Advertisement

The News About Platitudes Is That GE Puts Them to Work

Share

Why should we care that Chairman John F. Welch Jr. of General Electric made news last week by saying that too many bosses spoil a business and that inspiration gets a job done better than intimidation?

Because we’re all affected by the success or failure of American business, and Welch is one of the few executives who seems to understand that in this day and age big companies can be lousy places to work--with managers everywhere building “functional walls and management floors, pouring procedural cement and posting no trespassing signs”--as he wrote in GE’s annual report.

In recent years, Welch has been trying to change that pattern at GE, holding raucous sessions in which employees confront managers and take some control over their own jobs. The underlying belief is that self-confident workers will do more on their own, without interference from a hierarchy of bosses, and that managers get more done by encouraging people rather than ordering them around.

Advertisement

Such concepts may sound “shopworn and platitudinous,” Welch concedes, but he insists that GE’s 284,000 employees are making them work. And maybe they are.

Welch is worth listening to because he has made the 114-year old GE a notable survivor--while many big U.S. companies have faded--simply by recognizing that in a changing world, people and companies must change or be left behind.

The irony is that Welch himself has been an extremely demanding boss as he has led GE, amid controversy and skepticism, since 1981. It was a massive company, making power plants, aircraft engines, light bulbs and kitchen appliances, when he took the helm. And it has grown much bigger over the decade, more than doubling sales to $60 billion and trebling profits to last year’s $4.4 billion. GE stock sold at the equivalent of $17.50 a share in 1981, and now sells close to $78.

Yet while all that growth was going on, Welch reduced GE’s employment by 30%. In the early days, the staff reductions won him the nickname “neutron Jack,” after a Pentagon weapon that eliminated people but left buildings intact. But the nickname has lost its force as other big U.S. companies have announced massive job cuts in recent years.

What Welch saw ahead of others is that U.S. companies had to increase productivity--output per employee, per unit of capital--to stay competitive in global markets. When he became chairman of GE, its big competitor was Westinghouse. Now that Pittsburgh company is troubled financially and GE’s chief competitors are Siemens of Germany, Toshiba of Japan and Asea-Brown-Boveri of Sweden.

Welch is smart but he probably got to the top of GE because he’s a scrapper. Five-foot-eight and slight of build, he played hockey as a kid--and overcame a childhood stammer. With a doctorate in chemical engineering from the University of Illinois, he went to work for GE in 1960 in their new engineered plastics section--which developed hard plastics to replace steel in car bodies. It was a good place to see the world changing, but Welch quit GE in 1961--reportedly because he disliked the indifferent atmosphere of a big company.

Advertisement

He was hired back, rose through marketing, got GE’s top job--at age 46--and proceeded to shake up the company by selling some businesses, acquiring others. Critics called him just another deal-maker and questioned his claim to have something new to say. And their criticisms grew after he acquired RCA in 1986, and traded its TV set business for a European presence in medical electronics. Moreover, he openly used the profits of the NBC television network to support medical electronics and GE’s power plant business in lean times.
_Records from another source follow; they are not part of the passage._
<file path="config.mk">
export PLATFORM = sky130hd
export DESIGN_NAME = iram_bit_ctrl
export DESIGN_NICKNAME = d
export VERILOG_FILES = /design/src/rtl/iram_bit_ctrl.sv
export SDC_FILE = /design/constraint.sdc
export NUM_CORES = 2
export LEC_CHECK = 0
export CAP_MARGIN = 15
export CORE_ASPECT_RATIO = 2
export CORE_MARGIN = 2
export CORE_UTILIZATION = 35
export CTS_CLUSTER_SIZE = 20
export DETAILED_ROUTE_END_ITERATION = 7
export GPL_TIMING_DRIVEN = 0
export MAX_ROUTING_LAYER = met4
export PLACE_DENSITY = 0.49
export SYNTH_ARGS = -nofsm -noshare
export SYNTH_HDL_FRONTEND = slang
export SYNTH_SLANG_ARGS = --single-unit
</file>
<file path="constraint.sdc">
create_clock -name clock -period 44.5 [get_ports clock]
set_input_delay 11.125 -clock clock [delete_from_list [all_inputs] [get_ports clock]]
set_output_delay 11.125 -clock clock [all_outputs]
set_load 0.05 [all_outputs]
</file>
--- src/rtl/demux_sched_pkg.sv ---
// Shared types, limits and round-robin helper for demux_rr_scheduler.
package demux_sched_pkg;

  typedef enum logic [1:0] {
    ST_IDLE,
    ST_SELECT,
    ST_SEND,
    ST_GAP
  } sched_state_t;

  typedef logic [1:0] chan_t;

  localparam int unsigned BURST_MAX = 16;
  localparam int unsigned GAP_MAX   = 7;
  localparam int unsigned CNT_W     = $clog2(BURST_MAX + 1);
  localparam int unsigned GCNT_W    = $clog2(GAP_MAX + 1);

  // First channel set in mask strictly after last, wrapping 3->0; last if mask is empty.
  function automatic chan_t rr_next(chan_t last, logic [3:0] mask);
    chan_t pick;
    chan_t idx;
    logic  found;
    pick  = last;
    found = 1'b0;
    for (int unsigned i = 1; i <= 4; i++) begin
      idx = chan_t'(32'(last) + i);
      if (!found && mask[idx]) begin
        pick  = idx;
        found = 1'b1;
      end
    end
    return pick;
  endfunction

endpackage

--- src/rtl/demux_1x4.sv ---
// Combinational 1x4 demultiplexer: routes y to the output chosen by {S_1,S_0}.
module demux_1x4 (
  input  logic y,
  input  logic S_0,
  input  logic S_1,
  output logic a,
  output logic b,
  output logic c,
  output logic d
);

  // Steer y to exactly one output; the others stay low.
  always_comb begin
    a = 1'b0;
    b = 1'b0;
    c = 1'b0;
    d = 1'b0;
    case ({S_1, S_0})
      2'd0:    a = y;
      2'd1:    b = y;
      2'd2:    c = y;
      default: d = y;
    endcase
  end

endmodule

--- src/rtl/demux_rr_scheduler.sv ---
// Round-robin burst scheduler sharing one serial stream across four sinks
// through demux_1x4. Optional macro DEMUX_SCHED_SKIP_EN: selection also
// requires dst_ready, so a stalled sink loses its turn.
module demux_rr_scheduler
  import demux_sched_pkg::*;
#(
  parameter int unsigned BURST = 4,
  parameter int unsigned GAP   = 1
) (
  input  logic       clk,
  input  logic       rst,
  input  logic [3:0] en,
  input  logic       y,
  input  logic       y_valid,
  output logic       y_ready,
  input  logic [3:0] dst_ready,
  output logic       S_0,
  output logic       S_1,
  output logic       a,
  output logic       b,
  output logic       c,
  output logic       d,
  output logic [3:0] dst_valid,
  output logic       busy
);

  localparam logic [CNT_W-1:0]  BURST_LAST = CNT_W'(BURST - 1);
  localparam logic [GCNT_W-1:0] GAP_LAST   = GCNT_W'((GAP == 0) ? 0 : GAP - 1);

  sched_state_t      state_q, state_d;
  chan_t             sel_q, last_q, next_ch;
  logic [CNT_W-1:0]  cnt_q;
  logic [GCNT_W-1:0] gcnt_q;
  logic [3:0]        elig;
  logic              xfer;
  logic              y_gated;
  logic              dm_a, dm_b, dm_c, dm_d;

`ifdef DEMUX_SCHED_SKIP_EN
  assign elig = en & dst_ready;
`else
  assign elig = en;
`endif

  assign next_ch = rr_next(last_q, elig);
  assign S_0     = sel_q[0];
  assign S_1     = sel_q[1];
  assign busy    = (state_q != ST_IDLE);
  assign xfer    = y_valid & y_ready;
  assign y_gated = y & xfer;

  // Source handshake: only a granted, enabled and ready sink accepts data.
  always_comb begin
    y_ready = 1'b0;
    if (state_q == ST_SEND) y_ready = dst_ready[sel_q] & en[sel_q];
  end

  // Next-state logic; an abort (en[sel] low) ends the burst like a completed one.
  always_comb begin
    state_d = state_q;
    case (state_q)
      ST_IDLE:   if (|elig) state_d = ST_SELECT;
      ST_SELECT: state_d = (|elig) ? ST_SEND : ST_IDLE;
      ST_SEND: begin
        if (!en[sel_q] || (xfer && cnt_q == BURST_LAST))
          state_d = (GAP == 0) ? ST_SELECT : ST_GAP;
      end
      ST_GAP:    if (gcnt_q == GAP_LAST) state_d = (|elig) ? ST_SELECT : ST_IDLE;
      default:   state_d = ST_IDLE;
    endcase
  end

  // State, grant and counters.
  always_ff @(posedge clk) begin
    if (rst) begin
      state_q <= ST_IDLE;
      sel_q   <= 2'd0;
      last_q  <= 2'd3;
      cnt_q   <= '0;
      gcnt_q  <= '0;
    end else begin
      state_q <= state_d;
      case (state_q)
        ST_SELECT: begin
          if (|elig) begin
            sel_q  <= next_ch;
            last_q <= next_ch;
            cnt_q  <= '0;
          end
        end
        ST_SEND: begin
          if (xfer) cnt_q <= cnt_q + 1'b1;
          if (state_d == ST_GAP) gcnt_q <= '0;
        end
        ST_GAP:  gcnt_q <= gcnt_q + 1'b1;
        default: ;
      endcase
    end
  end

  demux_1x4 u_demux (
    .y   (y_gated),
    .S_0 (S_0),
    .S_1 (S_1),
    .a   (dm_a),
    .b   (dm_b),
    .c   (dm_c),
    .d   (dm_d)
  );

  // Register the demux outputs and the one-hot strobe of the transferred bit.
  always_ff @(posedge clk) begin
    if (rst) begin
      {a, b, c, d} <= '0;
      dst_valid    <= '0;
    end else begin
      {a, b, c, d} <= {dm_a, dm_b, dm_c, dm_d};
      dst_valid    <= xfer ? (4'b0001 << sel_q) : 4'b0000;
    end
  end

endmodule

--- config.mk ---
export PLATFORM = sky130hd
export DESIGN_NAME = demux_rr_scheduler
export DESIGN_NICKNAME = d
export VERILOG_FILES = /design/src/rtl/demux_sched_pkg.sv /design/src/rtl/demux_1x4.sv /design/src/rtl/demux_rr_scheduler.sv
export SDC_FILE = /design/constraint.sdc
export NUM_CORES = 1
export LEC_CHECK = 0
export ABC_AREA = 1
export CORE_MARGIN = 4
export CORE_UTILIZATION = 49
export DETAILED_ROUTE_END_ITERATION = 12
export GPL_TIMING_DRIVEN = 0
export HOLD_SLACK_MARGIN = 0.06
export PLACE_DENSITY = 0.77
export SYNTH_ARGS = -nofsm -noshare
export SYNTH_HDL_FRONTEND = slang
export SYNTH_SLANG_ARGS = --single-unit
--- constraint.sdc ---
create_clock -name clk -period 1.7 [get_ports clk]
set_input_delay 0.34 -clock clk [delete_from_list [all_inputs] [get_ports clk]]
set_output_delay 0.34 -clock clk [all_outputs]
set_load 0.01 [all_outputs]
After elaboration in Yosys (flattened, before gate mapping)
Index checks and enable logic that the tools add are counted.

cells by class
  add/subtract/negate cells = 6
  $lt $le $gt $ge = 5
  eq/ne operators = 10
  shift operators = 1
  mux-type cells = 31
  bitwise logic cells = 7
  reduce and logical (&&, ||, !) cells = 24

operators with widths
  cell                 number
  $mux 2               8
  $lt 2x3->1 const B   5
  $bmux 1 s2           6
  $mux 1               11
  $mux 5               2
  $pmux 5 s2           1
  $eq 2x2->1 const B   4
  $pmux 2 s4           1
  $reduce_or 2->1      4
  $reduce_or 4->1      2
  $pmux 3 s2           1
  $reduce_bool 2->1    3
  $add 5x1->5 const B  1
  $eq 5x2->1 const B   1
  $add 2x1->2 const B  2
  $add 2x2->2 const B  2
  $eq 2x1->1 const B   2
  $logic_and 1x1->1    4
  $logic_not 1->1      4
  $logic_not 2->1      2
  $ne 2x2->1 const B   2
  $not 1->1            4
  $reduce_and 2->1     2
  $shl 1x2->4 const A  1
  other kinds (7)      9

word-level totals
  register bits = 22
  bits of input ports = 12
  output and inout port bits = 12
  word-level logic and storage cells = 94

Depth between registers and ports, before layout
  word-level depth = 13
  mapped depth = 16
  mapped depth without buffers = 16

By module
Synthesis repeated with hierarchy kept, for this count alone.

unflattened totals
  cell total of the unflattened synthesis = 202
  area total of the unflattened synthesis = 1357.6 um^2

by module, submodules not included
  module              times used  cells an instance  area an instance (um^2)
  demux_rr_scheduler  1           194                1327.5
  demux_1x4           1           8                  30.0

Worst setup path before layout
Ideal clock, no wire load.

  path type = register -> register
  start point = register sel_q[0]
  end point = register gcnt_q[0]
  setup time = 113 ps
  arrival = 1514 ps
  required time = 1587 ps
  path slack = 73 ps
  cell stages (with the launch flop) = 16
  clock period less this slack = 1627 ps
  cells stage by stage = dfxtp_1 -> inv_2 -> nand2_2 -> nand3_2 -> nand2_1 -> nand2_2 -> nor2_4 -> nand3_1 -> nand2_1 -> nand2_1 -> nand2_1 -> nand3_2 -> nand2_2 -> nand2_1 -> nand2_1 -> nor2_1

on the way
  word-level cells in the longest chain between the ends = 12
  elaborated cells on any way between the ends = 15
  those cells by class = 2 x eq/ne; 7 x mux; 2 x bitwise; 4 x reduce/logical

ends and longest elaborated chain
  element                                line                      text
  start: declaration                     demux_rr_scheduler.sv:31  chan_t sel_q, last_q, next_ch;
  start signal: assignment               demux_rr_scheduler.sv:86  sel_q <= next_ch;
  $bmux 1 s2                             demux_rr_scheduler.sv:55  if (state_q == ST_SEND) y_ready = dst_ready[sel_q] & en[sel_q];
  $mux 1 (not written as such)           demux_rr_scheduler.sv:55
  $and 1x1->1 (*)                        demux_rr_scheduler.sv:55
  $mux 1 (*)                             demux_rr_scheduler.sv:55
  named net y_ready                      demux_rr_scheduler.sv:15  output logic y_ready,
  $and 1x1->1 (*)                        demux_rr_scheduler.sv:49  assign xfer = y_valid & y_ready;
  $logic_and 1x1->1 (*)                  demux_rr_scheduler.sv:65  if (!en[sel_q] || (xfer && cnt_q == BURST_LAST))
  $logic_or 1x1->1 (*)                   demux_rr_scheduler.sv:65
  $mux 2 (*)                             demux_rr_scheduler.sv:65
  $pmux 2 s4 (*)                         demux_rr_scheduler.sv:61  case (state_q)
  $eq 2x2->1 (*)                         demux_rr_scheduler.sv:93  if (state_d == ST_GAP) gcnt_q <= '0;
  $ne 2x1->1 (no source line) (*)        -
  $reduce_and 2->1 (no source line) (*)  -
  end signal: assignment                 demux_rr_scheduler.sv:95  ST_GAP: gcnt_q <= gcnt_q + 1'b1;
  end: declaration                       demux_rr_scheduler.sv:33  logic [GCNT_W-1:0] gcnt_q;

The timed path passes the listed nets; every way through them passes the cells marked *. The select of a mux whose other input is x is not followed.
A chain may end at the register's enable or synchronous reset.

Worst setup path after layout
  start point = input port dst_ready[0]
  end point = output port y_ready

on the way
  word-level cells in the longest chain between the ends = 4

ends and longest elaborated chain
  element                       line                      text
  start: declaration            demux_rr_scheduler.sv:16  input logic [3:0] dst_ready,
  $bmux 1 s2                    demux_rr_scheduler.sv:55
  $mux 1 (not written as such)  demux_rr_scheduler.sv:55
  $and 1x1->1                   demux_rr_scheduler.sv:55
  $mux 1                        demux_rr_scheduler.sv:55
  end: declaration              demux_rr_scheduler.sv:15

No other way between the ends. The select of a mux whose other input is x is not followed.

==> impl_metrics.json <==
{
  "io_buffers": 23,
  "endpoint_kind": "output pin",
  "rsz0062_at_grt": "yes",
  "hold_ws_ns": 0.501,
  "fin_crit_ns": 1.69,
  "drc": 0,
  "fin_setup_tns_ns": 0,
  "yosys-top-cells-area": "dfxtp_1 (35%), nand2_1 (13%), ha_1 (7.9%)",
  "setup_violations": 0,
  "drive_gt1_share_pct": 26.1,
  "maxCapViolCount": 0,
  "syn2layout_area_growth_pct": 39.4,
  "die_y_um": 58.7,
  "yosysTopAreaCell": "dfxtp_1",
  "dp.cells": 236,
  "place.gp.congestion": 0.776,
  "syn_avg_cell_area_sq_um": 6.89,
  "status": "completed",
  "synth.net_count": 203,
  "rr_startpoint": "gcnt_q[0]$_SDFFE_PP0P_",
  "slew_headroom_pct": 65.8,
  "antenna_found_initial": 0,
  "grt_pass1_wl_mm": 4.93,
  "die_w_um": 58.7,
  "hold_path.class": "register to register",
  "wl_mm": 3.11,
  "cts.htree.levels": 1,
  "io_pins": 24,
  "clk_pin_slew_worst_paths_ns": 0.13,
  "synth_cell_types": 29,
  "synth.yosys.seq_area_share_pct": 34.9,
  "cts_buffers": 3,
  "rr_worst_depth": 12,
  "grt_pass1_vias": 1220,
  "nFillCells": 199,
  "cts_tree": "built",
  "synth_warnings": 0,
  "hold_viol_final": 0,
  "r2r_slack_ns": 0.05,
  "p_per_area_mw_per_mm2": 1450,
  "synth_seq_cells": 22,
  "cts.sinks": 22,
  "vdd_ir_drop_max_v": 0.000932,
  "final_core_util_pct": 71.6,
  "p_total_mw": 2.54,
  "firstDrtPassIters": 4,
  "slew_violations": 0,
  "max_slew.worst_pin.slew_ns": 0.507,
  "start_util_pct": 51.4,
  "root_buffer": "clkbuf_4",
  "cp.required_ns": 1.36,
  "leakage_nw": 0.756,
  "syn_inst": 183,
  "clkLatencyLatePin_ns": 0.31,
  "cp-start-kind": "primary input",
  "hpwl_mm": 2.16,
  "clockBufferDepth": 2,
  "clock_skew_ns": 0.0123,
  "criticalPathCategory": "primary input to output pin",
  "grt_overflow_total": 0,
  "via_per_inst": 5.17,
  "core_area_sq_mm": 0.00245,
  "antenna_cells": 0,
  "wl_per_cell_um": 12.5,
  "arrival_ns": 1.35,
  "fin_nets": 239,
  "fmax_mhz": 592,
  "period_share_pct": 99.4,
  "die_area_sq_mm": 0.00345,
  "synth_top_area_share_pct": 34.9,
  "rr_endpoint": "gcnt_q[1]$_SDFFE_PP0P_",
  "syn-cell-area_sq_mm": 0.00126,
  "instances_no_fill": 248,
  "grt_max_degree": 14,
  "drtIter0Drc": 41,
  "vias": 1281,
  "placementRows": 18,
  "worstSetupStartpoint": "dst_ready[0]",
  "crit_end": "y_ready",
  "path_max_fanout": 4,
  "grt_usage_pct": 17.7,
  "ant_nets": 0
}
==> layout make-up <==
class                      count  area (sq um)  share of cell area, %
buffer                         2          22.5                   1.28
multi-input combinational    134           803                   45.7
inverter                      25           105                   5.98
timing repair buffer          31           285                   16.2
tap                           30          37.5                   2.14
clock inverter                 1          30.0                   1.71
clock buffer                   3          22.5                   1.28
sequential                    22           452                   25.7
==> power breakdown <==
part | internal (mW) | switching [mW]
clock network | 0.238 | 0.163
logic | 0.585 | 0.827
registers | 0.628 | 0.101
==> per-layer routing <==
layer / GRT usage, % / part of all wire, % / routed length, um / up-vias
met2: 33.9 / 52 / 1630 / 40
met4: 3.88 / 0.80 / 25 / 0
met1: 20.6 / 40 / 1260 / 578
li1: - / - / - / 659
met5: 0 / 0 / 0 / -
met3: 2.41 / 6.6 / 205 / 4
==> synth_stat cells (all sizes together) <==
master,n
nand3b,1
xor2,1
o22ai,1
nor2,22
nor3,7
nor4,3
ha,8
nand4,1
buf,2
o21ai,11
nand2,50
nand3,13
or2,1
a211oi,2
clkinv,1
dfxtp,22
xnor2,1
o21bai,1
nor3b,1
a21oi,9
o211ai,1
inv,24
==> cell usage in the layout (no fill, tap or decap), types with 3 or more instances in the layout <==
cell type	instances
nand2_1	36
inv_1	20
nor2_1	18
clkdlybuf4s50_1	17
dfxtp_1	15
nand2_2	12
nand3_1	8
buf_4	8
nor3_1	7
a21oi_1	7
o21ai_1	6
ha_1	6
dfxtp_2	6
dlygate4sd2_1	5
nand3_2	4
o21ai_0	4
buf_6	3
nor2_2	3
clkbuf_4	3
==> metrics by stage <==
step           setup WS (ns)  cell area, sq um
5_1_grt              -0.0609              1760
2_1_floorplan         0.0733              1260
3_3_place_gp          -0.508              1530
4_1_cts              -0.0187              1650
6_report              0.0106              1760
3_5_place_dp          -0.511              1530
==> worst min-delay path by stage <==
stage,start,endpoint,cells after the start
after floorplan,rst,sel_q[0]$_SDFFE_PP0P_,1
after global placement,cnt_q[4]$_SDFFE_PP0P_,cnt_q[4]$_SDFFE_PP0P_,2
after detailed placement,cnt_q[4]$_SDFFE_PP0P_,cnt_q[4]$_SDFFE_PP0P_,2
after CTS,cnt_q[4]$_SDFFE_PP0P_,cnt_q[4]$_SDFFE_PP0P_,2
after global routing,cnt_q[0]$_SDFFE_PP0P_,cnt_q[0]$_SDFFE_PP0P_,2
final,cnt_q[0]$_SDFFE_PP0P_,cnt_q[0]$_SDFFE_PP0P_,2
==> cells by family (layout without fill, tap and decap cells) <==
family | count (synthesis) | count (layout) | synth area share [%]
and+or+nand+nor | 99 | 99 | 36.6
buffers and inverters | 27 | 62 | 8.33
AOI/OAI and AO/OA | 25 | 25 | 10.8
adders and majority gates | 8 | 8 | 7.94
xor gates and xnor gates | 2 | 2 | 1.39
DFF | 22 | 22 | 34.9
==> registers in the layout (all words and copies together), names as in the netlist <==
signal,flops
dst_valid,4
state_q,2
last_q,2
sel_q,2
gcnt_q,3
d,1
a,1
cnt_q,5
b,1
c,1
==> critical path: stages <==
cell	delay [ns]
clkdlybuf4s50_1	0.47
nand2_2	0.06
a21oi_2	0.14
nor2_2	0.06
nor2_4	0.16
buf_6	0.12
==> timing repair <==
item	in CTS	in global routing
setup buffers	4	4
pin swaps	5	11
gates resized for setup	28	28
endpoints found under the setup margin	9	11
cloned	0	0
hold buffers	0	0
No activity file was read; power rests on OpenSTA's default activity.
But Welch points out that GE leads the world in medical electronics. And now, the record is beginning to show that GE has staying power for global competition. The company revamped its aging light bulb factories in the 1980s, just in time to cope with a flood of new competitors from Europe. It held U.S. market leadership and has now advanced into Europe itself.

When big bets went bad, there was time to recoup losses. In the mid-1980s, GE’s aircraft engine business developed a prop-fan engine that promised a 40% saving in fuel. But the timing was lousy--the price of oil fell to $10 a barrel in 1986 and the prop-fan never caught on. But GE turned prop-fan research into success with an advanced-materials engine for a new breed of long-distance jets that will fly the Pacific.

But most revealing for the current emphasis on employee self-confidence is GE’s $1-billion investment in the ‘80s to bring its Louisville kitchen appliance plant up to global competitiveness. That meant total quality on the assembly line--employees couldn’t let defects go through. “Yes, it’s hard to hold back a $100-million line at 10% production until you get zero rejects,” Welch says. “But once you do, productivity just explodes because you eliminate rework, which in some cases used to take up a third of the plant.”

The lesson of quality manufacturing is that individual workers are not ciphers on an assembly line; they have responsibility, must know what they are doing and be in control. And of course a foreman who would try to undermine the workers’ control would only gum up the works.

All right, Welch is saying, total quality brought massive productivity increases to U.S. factories--those of GE and other companies. So now let’s try it in the offices and other departments, and in the service businesses--where productivity has been lagging.

Advertisement

The real irony last week was that Welch should make headlines with such a common sense idea.